(Excerpts from a dataset)
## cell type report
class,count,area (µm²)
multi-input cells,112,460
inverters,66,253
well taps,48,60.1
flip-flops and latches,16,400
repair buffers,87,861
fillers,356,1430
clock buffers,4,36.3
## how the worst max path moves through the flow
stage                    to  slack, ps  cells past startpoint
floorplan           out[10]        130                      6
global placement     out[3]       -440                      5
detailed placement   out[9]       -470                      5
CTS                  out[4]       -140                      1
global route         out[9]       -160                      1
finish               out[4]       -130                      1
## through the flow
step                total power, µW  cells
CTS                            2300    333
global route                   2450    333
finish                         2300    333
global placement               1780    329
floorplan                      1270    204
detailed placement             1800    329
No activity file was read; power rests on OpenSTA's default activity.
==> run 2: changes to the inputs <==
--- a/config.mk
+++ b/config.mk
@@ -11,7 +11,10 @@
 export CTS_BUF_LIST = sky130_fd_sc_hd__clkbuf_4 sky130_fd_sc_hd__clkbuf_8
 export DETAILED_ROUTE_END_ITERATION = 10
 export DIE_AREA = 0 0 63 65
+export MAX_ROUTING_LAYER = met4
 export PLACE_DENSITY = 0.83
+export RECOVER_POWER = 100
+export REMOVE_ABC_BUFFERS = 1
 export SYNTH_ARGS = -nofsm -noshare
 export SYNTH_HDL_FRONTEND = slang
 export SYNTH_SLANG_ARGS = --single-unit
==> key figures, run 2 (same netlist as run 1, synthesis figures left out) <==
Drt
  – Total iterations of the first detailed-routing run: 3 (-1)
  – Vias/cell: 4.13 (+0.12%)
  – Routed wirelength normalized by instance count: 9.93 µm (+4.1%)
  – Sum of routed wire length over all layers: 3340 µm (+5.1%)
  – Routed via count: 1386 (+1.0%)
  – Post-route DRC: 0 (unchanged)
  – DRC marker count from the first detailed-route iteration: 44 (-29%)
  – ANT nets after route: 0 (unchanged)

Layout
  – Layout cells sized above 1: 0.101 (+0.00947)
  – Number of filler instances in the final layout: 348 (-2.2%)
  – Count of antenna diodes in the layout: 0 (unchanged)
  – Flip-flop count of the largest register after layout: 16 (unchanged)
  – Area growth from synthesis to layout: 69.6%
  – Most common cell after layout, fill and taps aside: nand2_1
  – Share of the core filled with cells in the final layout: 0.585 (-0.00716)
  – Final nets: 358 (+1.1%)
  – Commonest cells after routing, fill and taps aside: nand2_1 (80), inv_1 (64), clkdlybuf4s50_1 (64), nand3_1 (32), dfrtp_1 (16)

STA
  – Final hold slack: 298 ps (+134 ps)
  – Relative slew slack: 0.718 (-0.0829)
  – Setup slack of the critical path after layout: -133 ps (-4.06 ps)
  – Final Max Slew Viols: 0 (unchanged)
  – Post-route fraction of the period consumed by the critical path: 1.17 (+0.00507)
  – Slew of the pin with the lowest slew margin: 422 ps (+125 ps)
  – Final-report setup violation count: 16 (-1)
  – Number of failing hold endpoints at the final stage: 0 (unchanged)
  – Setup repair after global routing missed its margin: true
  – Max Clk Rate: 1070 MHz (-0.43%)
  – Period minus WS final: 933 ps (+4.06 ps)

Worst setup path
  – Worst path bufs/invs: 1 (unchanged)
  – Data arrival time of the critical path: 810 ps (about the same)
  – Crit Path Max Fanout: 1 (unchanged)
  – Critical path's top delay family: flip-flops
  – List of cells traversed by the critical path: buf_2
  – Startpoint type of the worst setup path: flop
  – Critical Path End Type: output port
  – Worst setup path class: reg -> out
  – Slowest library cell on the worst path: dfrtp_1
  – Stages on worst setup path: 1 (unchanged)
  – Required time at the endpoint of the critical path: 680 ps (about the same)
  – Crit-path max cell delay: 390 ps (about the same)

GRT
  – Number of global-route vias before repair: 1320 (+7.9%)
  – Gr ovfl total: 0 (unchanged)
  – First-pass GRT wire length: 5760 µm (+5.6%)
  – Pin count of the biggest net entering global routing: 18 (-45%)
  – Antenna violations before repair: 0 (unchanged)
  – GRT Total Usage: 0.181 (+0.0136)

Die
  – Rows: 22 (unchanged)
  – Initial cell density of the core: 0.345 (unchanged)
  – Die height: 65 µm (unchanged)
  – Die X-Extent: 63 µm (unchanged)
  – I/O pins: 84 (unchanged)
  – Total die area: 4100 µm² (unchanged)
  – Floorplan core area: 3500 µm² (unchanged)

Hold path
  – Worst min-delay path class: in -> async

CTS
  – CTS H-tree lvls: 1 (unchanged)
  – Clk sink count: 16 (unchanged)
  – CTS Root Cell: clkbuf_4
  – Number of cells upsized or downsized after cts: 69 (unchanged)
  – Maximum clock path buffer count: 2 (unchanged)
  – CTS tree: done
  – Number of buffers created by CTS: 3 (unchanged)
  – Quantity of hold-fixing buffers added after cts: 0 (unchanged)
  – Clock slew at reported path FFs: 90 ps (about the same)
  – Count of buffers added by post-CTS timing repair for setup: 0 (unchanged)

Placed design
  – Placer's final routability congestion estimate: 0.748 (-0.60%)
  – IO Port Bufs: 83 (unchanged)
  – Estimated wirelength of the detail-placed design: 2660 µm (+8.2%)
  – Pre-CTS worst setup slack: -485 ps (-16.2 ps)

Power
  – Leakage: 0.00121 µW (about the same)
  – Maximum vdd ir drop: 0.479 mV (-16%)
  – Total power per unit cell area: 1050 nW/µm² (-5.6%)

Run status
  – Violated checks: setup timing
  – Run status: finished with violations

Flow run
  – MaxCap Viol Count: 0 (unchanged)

--

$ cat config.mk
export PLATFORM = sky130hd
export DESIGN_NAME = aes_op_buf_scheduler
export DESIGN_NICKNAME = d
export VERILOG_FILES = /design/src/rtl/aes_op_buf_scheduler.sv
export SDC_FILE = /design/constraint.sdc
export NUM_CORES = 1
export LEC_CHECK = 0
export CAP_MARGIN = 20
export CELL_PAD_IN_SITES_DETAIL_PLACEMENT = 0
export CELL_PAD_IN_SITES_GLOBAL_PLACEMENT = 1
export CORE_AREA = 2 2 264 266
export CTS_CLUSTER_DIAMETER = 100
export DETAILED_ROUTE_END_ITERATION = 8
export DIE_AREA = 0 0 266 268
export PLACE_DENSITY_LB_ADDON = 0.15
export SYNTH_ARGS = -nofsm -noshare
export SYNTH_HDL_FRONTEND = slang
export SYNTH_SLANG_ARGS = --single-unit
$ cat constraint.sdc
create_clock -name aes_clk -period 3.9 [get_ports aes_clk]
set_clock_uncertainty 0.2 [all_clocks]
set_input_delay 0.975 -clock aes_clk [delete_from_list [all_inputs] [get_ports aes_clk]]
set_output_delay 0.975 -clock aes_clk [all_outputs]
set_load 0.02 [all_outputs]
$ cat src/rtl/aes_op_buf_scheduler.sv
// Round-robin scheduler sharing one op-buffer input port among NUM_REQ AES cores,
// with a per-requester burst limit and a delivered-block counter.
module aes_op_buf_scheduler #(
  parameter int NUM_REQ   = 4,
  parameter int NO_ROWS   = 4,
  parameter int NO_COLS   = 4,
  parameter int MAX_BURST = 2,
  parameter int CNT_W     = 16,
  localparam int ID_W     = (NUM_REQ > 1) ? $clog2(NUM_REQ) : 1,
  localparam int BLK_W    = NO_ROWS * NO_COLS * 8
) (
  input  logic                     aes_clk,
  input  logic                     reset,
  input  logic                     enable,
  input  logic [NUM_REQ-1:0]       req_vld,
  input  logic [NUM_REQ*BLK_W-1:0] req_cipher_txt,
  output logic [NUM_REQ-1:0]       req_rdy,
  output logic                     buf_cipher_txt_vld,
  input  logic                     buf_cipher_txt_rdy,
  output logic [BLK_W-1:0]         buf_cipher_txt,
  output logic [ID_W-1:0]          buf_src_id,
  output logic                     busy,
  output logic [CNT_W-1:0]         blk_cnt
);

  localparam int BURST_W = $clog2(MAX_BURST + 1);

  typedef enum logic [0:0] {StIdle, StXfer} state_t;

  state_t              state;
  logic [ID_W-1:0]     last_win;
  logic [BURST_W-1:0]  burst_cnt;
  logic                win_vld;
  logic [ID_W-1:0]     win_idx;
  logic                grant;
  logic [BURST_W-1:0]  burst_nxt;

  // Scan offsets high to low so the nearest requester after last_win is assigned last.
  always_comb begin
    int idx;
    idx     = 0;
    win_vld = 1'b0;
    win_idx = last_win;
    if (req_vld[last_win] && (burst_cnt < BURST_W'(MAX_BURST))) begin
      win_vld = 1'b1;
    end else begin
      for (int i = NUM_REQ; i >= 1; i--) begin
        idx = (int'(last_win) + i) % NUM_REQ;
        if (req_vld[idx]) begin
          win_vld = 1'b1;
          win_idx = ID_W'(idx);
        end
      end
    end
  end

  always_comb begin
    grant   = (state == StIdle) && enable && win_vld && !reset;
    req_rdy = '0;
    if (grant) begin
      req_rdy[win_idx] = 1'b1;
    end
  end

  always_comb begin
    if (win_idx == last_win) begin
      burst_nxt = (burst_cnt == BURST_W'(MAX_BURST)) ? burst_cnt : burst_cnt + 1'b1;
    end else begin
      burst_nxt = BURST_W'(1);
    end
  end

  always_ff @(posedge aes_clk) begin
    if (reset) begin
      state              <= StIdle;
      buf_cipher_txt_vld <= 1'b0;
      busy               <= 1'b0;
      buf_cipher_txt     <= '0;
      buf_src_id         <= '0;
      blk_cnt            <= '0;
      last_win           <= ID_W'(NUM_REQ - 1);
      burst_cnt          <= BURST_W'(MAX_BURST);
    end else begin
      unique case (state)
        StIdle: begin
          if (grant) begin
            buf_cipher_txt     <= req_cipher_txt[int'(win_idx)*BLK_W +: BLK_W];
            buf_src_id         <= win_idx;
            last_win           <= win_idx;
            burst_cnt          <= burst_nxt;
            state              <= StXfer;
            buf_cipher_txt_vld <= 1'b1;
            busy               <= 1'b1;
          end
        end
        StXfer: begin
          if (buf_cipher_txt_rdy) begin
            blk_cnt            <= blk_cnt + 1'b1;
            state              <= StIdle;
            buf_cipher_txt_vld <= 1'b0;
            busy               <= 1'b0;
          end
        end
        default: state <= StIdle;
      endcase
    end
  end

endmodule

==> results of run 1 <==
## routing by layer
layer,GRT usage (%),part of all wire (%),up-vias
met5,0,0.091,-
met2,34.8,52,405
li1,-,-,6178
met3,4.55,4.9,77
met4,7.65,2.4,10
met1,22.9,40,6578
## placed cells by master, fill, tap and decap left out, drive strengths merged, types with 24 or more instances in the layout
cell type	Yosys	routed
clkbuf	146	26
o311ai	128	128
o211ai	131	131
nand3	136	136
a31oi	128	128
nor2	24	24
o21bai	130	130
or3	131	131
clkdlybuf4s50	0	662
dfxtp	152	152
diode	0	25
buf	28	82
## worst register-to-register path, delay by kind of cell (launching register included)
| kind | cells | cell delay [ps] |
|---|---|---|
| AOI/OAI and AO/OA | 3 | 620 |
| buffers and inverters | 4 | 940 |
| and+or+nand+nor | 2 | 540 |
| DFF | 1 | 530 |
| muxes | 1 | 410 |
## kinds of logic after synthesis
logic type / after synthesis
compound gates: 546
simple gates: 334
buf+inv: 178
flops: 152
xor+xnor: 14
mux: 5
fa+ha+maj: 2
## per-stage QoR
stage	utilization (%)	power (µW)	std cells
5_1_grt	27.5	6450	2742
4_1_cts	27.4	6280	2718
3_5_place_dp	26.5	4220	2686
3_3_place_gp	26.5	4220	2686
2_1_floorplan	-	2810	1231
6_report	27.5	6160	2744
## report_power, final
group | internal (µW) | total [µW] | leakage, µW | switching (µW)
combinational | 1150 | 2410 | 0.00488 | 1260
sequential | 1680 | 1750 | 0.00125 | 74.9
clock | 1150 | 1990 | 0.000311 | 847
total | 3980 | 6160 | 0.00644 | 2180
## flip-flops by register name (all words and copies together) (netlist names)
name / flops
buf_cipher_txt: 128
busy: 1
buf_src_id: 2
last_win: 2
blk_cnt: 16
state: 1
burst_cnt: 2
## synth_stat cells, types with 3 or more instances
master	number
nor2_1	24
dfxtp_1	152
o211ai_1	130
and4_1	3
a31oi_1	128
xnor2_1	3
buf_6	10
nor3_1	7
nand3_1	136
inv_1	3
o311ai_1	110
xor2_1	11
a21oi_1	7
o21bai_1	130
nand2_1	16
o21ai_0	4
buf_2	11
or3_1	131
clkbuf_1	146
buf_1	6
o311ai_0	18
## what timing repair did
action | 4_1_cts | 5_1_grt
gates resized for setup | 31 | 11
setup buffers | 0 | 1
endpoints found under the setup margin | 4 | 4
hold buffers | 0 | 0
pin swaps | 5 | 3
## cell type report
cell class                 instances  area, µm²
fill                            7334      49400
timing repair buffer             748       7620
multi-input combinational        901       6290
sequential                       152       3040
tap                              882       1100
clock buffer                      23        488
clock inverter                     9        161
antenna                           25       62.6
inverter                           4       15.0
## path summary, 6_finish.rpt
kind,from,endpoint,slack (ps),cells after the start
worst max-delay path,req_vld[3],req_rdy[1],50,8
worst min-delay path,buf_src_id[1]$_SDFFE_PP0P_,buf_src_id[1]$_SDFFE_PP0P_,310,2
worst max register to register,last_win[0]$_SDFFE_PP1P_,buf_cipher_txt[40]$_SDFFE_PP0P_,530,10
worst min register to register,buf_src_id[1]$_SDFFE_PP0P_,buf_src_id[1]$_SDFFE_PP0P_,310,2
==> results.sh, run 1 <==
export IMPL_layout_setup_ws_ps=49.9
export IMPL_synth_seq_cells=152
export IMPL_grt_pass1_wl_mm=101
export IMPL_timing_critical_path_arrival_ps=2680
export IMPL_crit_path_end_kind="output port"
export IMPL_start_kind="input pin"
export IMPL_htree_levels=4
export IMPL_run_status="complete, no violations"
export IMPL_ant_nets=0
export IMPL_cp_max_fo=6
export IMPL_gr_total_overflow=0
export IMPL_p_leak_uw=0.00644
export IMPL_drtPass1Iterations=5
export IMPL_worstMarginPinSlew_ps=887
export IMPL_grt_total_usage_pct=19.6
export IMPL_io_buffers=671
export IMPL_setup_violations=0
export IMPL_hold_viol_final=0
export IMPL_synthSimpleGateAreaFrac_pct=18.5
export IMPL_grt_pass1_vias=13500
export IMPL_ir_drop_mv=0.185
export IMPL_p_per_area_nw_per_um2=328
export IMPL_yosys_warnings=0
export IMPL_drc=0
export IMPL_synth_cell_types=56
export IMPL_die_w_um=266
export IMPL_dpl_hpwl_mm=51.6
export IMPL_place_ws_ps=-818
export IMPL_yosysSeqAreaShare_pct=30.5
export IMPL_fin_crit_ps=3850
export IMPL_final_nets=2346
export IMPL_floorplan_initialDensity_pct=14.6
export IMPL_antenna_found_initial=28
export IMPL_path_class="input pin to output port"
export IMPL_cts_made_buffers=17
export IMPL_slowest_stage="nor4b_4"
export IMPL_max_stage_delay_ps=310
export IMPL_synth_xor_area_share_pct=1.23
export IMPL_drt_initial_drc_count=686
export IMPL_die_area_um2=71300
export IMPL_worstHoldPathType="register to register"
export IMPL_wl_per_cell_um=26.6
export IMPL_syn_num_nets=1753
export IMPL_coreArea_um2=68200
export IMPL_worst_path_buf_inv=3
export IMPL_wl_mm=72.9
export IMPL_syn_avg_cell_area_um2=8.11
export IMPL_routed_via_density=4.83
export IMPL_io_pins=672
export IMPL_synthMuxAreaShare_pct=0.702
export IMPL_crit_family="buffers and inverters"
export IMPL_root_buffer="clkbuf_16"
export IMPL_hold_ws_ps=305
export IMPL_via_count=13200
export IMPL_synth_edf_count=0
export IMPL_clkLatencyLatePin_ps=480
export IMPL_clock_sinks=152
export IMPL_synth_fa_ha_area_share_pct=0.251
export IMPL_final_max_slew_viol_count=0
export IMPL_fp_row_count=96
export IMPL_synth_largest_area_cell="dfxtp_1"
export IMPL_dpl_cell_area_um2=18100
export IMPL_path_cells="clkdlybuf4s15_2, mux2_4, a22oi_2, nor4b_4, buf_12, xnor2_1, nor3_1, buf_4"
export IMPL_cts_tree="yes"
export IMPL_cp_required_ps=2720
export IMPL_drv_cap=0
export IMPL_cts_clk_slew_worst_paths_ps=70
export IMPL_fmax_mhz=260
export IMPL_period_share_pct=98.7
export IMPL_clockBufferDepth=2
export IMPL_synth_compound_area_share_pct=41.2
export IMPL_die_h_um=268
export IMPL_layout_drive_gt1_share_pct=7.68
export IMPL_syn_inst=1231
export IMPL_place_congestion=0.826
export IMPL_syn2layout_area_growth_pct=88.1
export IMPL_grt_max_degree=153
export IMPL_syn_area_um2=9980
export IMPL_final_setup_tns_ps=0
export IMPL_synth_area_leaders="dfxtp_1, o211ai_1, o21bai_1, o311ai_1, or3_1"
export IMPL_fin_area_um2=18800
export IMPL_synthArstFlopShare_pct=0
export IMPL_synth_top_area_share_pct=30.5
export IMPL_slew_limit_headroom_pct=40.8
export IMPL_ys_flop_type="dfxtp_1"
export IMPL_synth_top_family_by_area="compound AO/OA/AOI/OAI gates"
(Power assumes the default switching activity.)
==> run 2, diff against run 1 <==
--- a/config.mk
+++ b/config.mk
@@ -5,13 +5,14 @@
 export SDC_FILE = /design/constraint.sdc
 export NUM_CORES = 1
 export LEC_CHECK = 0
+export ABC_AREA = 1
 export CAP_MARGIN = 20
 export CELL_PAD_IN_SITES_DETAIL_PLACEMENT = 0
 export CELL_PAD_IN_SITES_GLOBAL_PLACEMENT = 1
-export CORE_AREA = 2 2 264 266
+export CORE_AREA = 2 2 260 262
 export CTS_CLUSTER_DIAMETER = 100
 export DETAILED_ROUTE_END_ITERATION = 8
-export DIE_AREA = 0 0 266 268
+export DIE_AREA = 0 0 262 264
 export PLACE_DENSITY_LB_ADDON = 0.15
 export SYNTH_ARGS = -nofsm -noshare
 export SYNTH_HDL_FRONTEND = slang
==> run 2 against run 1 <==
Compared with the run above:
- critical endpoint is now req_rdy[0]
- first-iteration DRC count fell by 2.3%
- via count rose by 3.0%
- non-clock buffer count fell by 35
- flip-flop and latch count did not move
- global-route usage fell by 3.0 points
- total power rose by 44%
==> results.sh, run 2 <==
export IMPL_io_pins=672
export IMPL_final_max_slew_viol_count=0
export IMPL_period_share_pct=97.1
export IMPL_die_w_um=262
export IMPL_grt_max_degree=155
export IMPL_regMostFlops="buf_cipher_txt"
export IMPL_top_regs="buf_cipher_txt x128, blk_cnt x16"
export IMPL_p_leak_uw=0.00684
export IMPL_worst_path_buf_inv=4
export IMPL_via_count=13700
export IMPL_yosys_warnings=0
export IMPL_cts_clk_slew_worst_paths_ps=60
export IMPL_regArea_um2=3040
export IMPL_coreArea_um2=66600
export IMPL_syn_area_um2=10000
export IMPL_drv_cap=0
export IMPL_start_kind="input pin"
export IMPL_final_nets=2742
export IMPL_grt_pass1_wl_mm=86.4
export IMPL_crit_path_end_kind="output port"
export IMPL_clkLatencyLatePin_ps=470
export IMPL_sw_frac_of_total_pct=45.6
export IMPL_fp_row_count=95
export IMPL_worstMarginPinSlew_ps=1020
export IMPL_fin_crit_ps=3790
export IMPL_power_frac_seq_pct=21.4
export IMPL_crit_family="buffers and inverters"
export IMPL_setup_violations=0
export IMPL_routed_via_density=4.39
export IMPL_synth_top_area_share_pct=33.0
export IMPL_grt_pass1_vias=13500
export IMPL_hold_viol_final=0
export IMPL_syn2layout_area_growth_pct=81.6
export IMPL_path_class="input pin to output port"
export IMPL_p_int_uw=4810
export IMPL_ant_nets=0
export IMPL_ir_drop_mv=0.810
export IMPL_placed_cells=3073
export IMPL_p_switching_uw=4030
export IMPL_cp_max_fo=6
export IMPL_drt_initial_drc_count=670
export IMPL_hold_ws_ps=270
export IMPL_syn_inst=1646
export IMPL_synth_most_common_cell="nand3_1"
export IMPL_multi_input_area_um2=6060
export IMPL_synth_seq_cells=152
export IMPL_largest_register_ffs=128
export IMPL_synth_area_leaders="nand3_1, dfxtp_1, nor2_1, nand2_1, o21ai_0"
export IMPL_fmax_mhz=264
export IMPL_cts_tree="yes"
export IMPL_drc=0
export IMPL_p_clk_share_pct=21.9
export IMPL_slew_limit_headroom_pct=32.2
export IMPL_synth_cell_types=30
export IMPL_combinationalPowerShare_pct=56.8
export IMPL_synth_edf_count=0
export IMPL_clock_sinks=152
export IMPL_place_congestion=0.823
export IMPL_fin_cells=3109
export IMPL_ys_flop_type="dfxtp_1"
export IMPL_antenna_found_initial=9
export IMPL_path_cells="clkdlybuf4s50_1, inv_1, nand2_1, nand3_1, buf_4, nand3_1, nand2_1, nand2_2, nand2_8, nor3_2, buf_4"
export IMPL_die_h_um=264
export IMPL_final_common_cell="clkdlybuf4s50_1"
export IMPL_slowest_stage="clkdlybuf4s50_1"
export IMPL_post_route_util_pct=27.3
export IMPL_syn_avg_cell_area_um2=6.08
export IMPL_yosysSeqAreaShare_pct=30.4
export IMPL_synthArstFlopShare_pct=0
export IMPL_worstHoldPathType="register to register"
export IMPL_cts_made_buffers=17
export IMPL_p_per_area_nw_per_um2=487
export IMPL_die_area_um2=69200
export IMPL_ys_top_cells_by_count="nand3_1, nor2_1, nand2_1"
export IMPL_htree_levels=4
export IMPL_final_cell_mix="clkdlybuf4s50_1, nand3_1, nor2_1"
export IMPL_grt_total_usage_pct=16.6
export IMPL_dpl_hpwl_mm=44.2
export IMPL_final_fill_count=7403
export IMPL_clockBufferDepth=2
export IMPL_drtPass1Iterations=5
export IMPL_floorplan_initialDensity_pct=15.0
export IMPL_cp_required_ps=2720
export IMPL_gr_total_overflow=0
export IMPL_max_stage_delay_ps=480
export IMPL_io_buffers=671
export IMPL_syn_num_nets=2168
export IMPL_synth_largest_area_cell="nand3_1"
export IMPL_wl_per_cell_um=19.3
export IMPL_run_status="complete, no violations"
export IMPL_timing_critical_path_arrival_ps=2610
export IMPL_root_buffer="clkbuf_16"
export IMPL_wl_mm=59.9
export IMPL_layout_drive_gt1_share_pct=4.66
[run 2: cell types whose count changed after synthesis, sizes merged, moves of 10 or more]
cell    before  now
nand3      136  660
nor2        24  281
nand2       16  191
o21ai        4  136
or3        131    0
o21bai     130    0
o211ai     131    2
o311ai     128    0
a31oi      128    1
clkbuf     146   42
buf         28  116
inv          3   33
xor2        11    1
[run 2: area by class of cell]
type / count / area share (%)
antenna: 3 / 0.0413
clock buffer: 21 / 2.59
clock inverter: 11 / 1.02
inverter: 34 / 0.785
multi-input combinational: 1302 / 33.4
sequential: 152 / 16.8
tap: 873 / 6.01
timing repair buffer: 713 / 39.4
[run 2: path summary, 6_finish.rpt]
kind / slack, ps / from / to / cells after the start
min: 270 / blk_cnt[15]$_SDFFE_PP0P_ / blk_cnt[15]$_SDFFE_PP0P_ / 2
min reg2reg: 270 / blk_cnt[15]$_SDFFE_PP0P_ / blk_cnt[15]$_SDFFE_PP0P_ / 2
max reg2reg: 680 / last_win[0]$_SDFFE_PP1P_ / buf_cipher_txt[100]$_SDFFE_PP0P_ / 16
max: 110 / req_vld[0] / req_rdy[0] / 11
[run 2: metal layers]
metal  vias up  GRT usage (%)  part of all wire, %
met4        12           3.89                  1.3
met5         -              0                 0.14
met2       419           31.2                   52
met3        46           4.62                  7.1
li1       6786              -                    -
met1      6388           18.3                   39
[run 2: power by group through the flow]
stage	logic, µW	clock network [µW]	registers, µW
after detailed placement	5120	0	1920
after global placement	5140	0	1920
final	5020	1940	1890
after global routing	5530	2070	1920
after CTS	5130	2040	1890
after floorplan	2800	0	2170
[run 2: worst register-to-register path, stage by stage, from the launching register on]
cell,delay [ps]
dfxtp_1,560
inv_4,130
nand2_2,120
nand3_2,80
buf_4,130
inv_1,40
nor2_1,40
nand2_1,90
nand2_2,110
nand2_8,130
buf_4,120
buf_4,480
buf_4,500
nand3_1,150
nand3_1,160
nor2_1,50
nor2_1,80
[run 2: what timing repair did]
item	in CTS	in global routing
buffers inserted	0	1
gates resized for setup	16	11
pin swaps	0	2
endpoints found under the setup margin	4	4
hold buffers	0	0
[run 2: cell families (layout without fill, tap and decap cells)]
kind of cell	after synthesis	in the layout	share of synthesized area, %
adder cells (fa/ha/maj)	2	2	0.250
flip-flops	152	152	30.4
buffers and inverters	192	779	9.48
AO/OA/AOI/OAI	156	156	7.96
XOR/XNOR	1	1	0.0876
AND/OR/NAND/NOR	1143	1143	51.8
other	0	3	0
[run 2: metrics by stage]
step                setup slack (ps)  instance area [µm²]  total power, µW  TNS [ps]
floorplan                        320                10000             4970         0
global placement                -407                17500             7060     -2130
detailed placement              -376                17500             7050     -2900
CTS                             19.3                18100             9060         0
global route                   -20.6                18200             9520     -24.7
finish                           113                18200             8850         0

...

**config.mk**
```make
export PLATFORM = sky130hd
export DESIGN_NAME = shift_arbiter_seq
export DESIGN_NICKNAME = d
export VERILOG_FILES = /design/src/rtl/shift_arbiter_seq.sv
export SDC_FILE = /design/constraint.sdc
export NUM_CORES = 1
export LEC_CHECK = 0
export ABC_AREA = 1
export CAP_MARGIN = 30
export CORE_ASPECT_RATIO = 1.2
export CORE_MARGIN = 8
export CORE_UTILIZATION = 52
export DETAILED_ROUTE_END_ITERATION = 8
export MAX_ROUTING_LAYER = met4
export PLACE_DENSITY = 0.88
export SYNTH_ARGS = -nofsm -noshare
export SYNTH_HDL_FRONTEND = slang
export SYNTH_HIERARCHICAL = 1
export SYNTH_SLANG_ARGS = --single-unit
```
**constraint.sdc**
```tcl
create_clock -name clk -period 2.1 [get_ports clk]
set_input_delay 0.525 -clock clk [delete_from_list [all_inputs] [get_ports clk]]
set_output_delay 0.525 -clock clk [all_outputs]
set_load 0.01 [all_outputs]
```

Directions: Read the data above and pull out each line that holds the string "aside".

Exercise response:
  – Most common cell after layout, fill and taps aside: nand2_1
  – Commonest cells after routing, fill and taps aside: nand2_1 (80), inv_1 (64), clkdlybuf4s50_1 (64), nand3_1 (32), dfrtp_1 (16)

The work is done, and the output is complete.